Data supplied:
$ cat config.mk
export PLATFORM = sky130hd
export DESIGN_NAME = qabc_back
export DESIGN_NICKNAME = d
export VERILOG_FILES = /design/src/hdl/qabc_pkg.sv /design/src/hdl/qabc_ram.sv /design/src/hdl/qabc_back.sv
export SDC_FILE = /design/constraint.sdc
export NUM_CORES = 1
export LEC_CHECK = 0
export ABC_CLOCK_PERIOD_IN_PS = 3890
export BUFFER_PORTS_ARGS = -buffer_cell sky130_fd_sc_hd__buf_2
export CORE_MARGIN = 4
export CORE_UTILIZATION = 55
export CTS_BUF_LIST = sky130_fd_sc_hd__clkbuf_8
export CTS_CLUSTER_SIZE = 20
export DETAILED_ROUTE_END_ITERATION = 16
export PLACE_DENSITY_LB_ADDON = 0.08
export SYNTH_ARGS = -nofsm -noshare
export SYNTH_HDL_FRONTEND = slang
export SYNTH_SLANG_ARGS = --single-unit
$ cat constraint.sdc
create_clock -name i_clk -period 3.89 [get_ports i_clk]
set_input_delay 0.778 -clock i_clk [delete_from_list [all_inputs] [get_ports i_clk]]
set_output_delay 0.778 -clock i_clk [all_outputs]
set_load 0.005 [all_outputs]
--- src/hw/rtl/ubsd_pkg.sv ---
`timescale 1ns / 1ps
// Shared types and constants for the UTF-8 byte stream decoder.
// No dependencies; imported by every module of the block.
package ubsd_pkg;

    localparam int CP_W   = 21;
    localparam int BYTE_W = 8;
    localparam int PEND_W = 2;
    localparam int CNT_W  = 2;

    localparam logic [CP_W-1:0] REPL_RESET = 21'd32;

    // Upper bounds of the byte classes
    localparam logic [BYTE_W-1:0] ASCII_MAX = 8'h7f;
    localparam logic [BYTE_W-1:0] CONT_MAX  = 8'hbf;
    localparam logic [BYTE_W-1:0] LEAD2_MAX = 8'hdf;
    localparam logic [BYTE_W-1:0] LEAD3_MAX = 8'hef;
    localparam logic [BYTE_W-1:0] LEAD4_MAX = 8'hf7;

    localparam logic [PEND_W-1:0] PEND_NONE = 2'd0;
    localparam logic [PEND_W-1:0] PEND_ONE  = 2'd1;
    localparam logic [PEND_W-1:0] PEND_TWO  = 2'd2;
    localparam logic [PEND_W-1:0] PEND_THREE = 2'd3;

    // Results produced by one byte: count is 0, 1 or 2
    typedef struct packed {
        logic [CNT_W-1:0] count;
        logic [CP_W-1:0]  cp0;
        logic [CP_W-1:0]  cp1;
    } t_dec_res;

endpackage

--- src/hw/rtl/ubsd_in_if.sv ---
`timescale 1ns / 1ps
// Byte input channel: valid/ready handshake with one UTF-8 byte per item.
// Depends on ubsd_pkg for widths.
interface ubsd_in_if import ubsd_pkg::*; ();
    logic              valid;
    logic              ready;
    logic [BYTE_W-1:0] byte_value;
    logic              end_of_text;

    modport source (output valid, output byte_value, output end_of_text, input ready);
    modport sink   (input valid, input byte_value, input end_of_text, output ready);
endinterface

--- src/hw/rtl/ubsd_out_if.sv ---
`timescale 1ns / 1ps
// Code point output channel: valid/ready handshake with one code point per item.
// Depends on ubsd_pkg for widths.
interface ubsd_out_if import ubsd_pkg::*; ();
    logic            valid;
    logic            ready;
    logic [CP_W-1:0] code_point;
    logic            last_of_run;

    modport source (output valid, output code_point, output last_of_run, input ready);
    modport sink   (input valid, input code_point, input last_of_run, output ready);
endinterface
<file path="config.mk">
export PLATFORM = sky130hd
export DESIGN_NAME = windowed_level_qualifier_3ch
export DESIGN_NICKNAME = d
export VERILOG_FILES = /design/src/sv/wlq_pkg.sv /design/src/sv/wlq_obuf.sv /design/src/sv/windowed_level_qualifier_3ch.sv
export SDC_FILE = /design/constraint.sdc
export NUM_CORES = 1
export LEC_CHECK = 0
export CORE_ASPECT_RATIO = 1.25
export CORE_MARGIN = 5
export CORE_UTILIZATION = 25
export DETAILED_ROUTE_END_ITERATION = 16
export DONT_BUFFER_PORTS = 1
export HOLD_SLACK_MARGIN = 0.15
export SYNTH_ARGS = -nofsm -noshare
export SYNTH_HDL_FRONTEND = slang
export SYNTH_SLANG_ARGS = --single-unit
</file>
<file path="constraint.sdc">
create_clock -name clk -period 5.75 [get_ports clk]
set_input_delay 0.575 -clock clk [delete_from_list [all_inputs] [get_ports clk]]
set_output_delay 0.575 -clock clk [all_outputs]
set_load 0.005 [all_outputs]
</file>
* * *
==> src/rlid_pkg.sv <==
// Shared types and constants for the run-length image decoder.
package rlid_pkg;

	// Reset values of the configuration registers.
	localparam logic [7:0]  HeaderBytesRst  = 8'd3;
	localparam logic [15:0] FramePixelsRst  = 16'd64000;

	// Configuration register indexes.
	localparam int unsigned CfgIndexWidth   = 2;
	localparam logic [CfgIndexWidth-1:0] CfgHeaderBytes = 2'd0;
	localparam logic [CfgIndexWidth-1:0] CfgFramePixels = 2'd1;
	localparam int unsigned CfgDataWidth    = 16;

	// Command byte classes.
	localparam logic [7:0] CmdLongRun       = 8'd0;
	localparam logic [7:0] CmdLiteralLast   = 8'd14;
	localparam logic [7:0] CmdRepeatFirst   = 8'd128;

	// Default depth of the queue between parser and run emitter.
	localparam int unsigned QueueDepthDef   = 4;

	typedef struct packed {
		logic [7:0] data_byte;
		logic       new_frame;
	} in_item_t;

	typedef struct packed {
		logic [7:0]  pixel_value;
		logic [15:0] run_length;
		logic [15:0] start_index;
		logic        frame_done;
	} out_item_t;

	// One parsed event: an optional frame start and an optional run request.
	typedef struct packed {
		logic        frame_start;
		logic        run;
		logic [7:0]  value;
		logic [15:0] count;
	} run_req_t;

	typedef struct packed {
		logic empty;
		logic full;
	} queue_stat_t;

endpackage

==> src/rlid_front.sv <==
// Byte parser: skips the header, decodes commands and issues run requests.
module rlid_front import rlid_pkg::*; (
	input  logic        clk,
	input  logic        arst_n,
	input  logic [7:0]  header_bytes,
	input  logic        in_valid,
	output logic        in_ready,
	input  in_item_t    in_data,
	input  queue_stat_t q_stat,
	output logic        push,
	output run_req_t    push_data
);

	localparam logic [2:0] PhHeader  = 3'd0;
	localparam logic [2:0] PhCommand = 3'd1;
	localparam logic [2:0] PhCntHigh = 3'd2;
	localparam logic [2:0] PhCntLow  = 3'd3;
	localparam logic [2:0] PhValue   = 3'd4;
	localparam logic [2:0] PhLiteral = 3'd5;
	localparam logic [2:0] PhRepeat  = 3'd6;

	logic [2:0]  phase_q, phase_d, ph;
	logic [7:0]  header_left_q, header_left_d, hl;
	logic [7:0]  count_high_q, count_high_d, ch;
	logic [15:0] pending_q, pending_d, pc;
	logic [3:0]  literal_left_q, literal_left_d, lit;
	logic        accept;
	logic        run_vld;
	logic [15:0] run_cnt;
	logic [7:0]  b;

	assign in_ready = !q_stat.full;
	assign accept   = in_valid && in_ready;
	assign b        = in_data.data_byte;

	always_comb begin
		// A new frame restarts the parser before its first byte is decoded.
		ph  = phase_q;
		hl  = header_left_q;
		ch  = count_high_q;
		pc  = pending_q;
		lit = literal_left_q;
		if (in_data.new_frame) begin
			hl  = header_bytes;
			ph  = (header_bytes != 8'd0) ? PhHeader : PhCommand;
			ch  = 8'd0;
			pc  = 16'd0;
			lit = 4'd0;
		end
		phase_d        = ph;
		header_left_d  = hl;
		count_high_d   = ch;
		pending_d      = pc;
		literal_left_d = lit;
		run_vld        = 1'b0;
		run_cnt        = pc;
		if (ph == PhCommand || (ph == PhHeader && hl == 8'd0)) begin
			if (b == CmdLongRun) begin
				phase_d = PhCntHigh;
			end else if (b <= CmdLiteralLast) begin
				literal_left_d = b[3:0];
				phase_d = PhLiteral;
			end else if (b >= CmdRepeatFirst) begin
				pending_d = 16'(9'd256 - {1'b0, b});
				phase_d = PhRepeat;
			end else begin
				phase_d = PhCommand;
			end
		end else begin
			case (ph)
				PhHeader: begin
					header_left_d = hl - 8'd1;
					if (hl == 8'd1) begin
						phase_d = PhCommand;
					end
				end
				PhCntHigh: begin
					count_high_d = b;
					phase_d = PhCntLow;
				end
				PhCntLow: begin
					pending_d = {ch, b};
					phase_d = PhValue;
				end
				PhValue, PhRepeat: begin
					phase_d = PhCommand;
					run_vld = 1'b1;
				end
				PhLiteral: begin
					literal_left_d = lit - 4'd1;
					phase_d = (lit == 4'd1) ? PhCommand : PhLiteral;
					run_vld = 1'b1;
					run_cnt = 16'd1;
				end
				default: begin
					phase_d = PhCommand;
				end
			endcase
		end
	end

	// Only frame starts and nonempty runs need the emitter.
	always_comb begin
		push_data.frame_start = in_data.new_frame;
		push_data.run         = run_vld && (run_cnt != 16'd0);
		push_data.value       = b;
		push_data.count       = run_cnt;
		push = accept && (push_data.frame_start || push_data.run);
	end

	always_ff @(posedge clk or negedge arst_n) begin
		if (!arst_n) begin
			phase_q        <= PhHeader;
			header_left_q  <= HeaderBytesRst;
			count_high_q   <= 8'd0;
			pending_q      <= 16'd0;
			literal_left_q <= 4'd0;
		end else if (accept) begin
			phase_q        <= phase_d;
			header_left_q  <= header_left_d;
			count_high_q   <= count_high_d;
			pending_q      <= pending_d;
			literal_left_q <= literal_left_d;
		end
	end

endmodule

What you should do: A line counts if it holds the word "HeaderBytesRst". How many lines of the entries count? Give the number only.

Expected answer: 2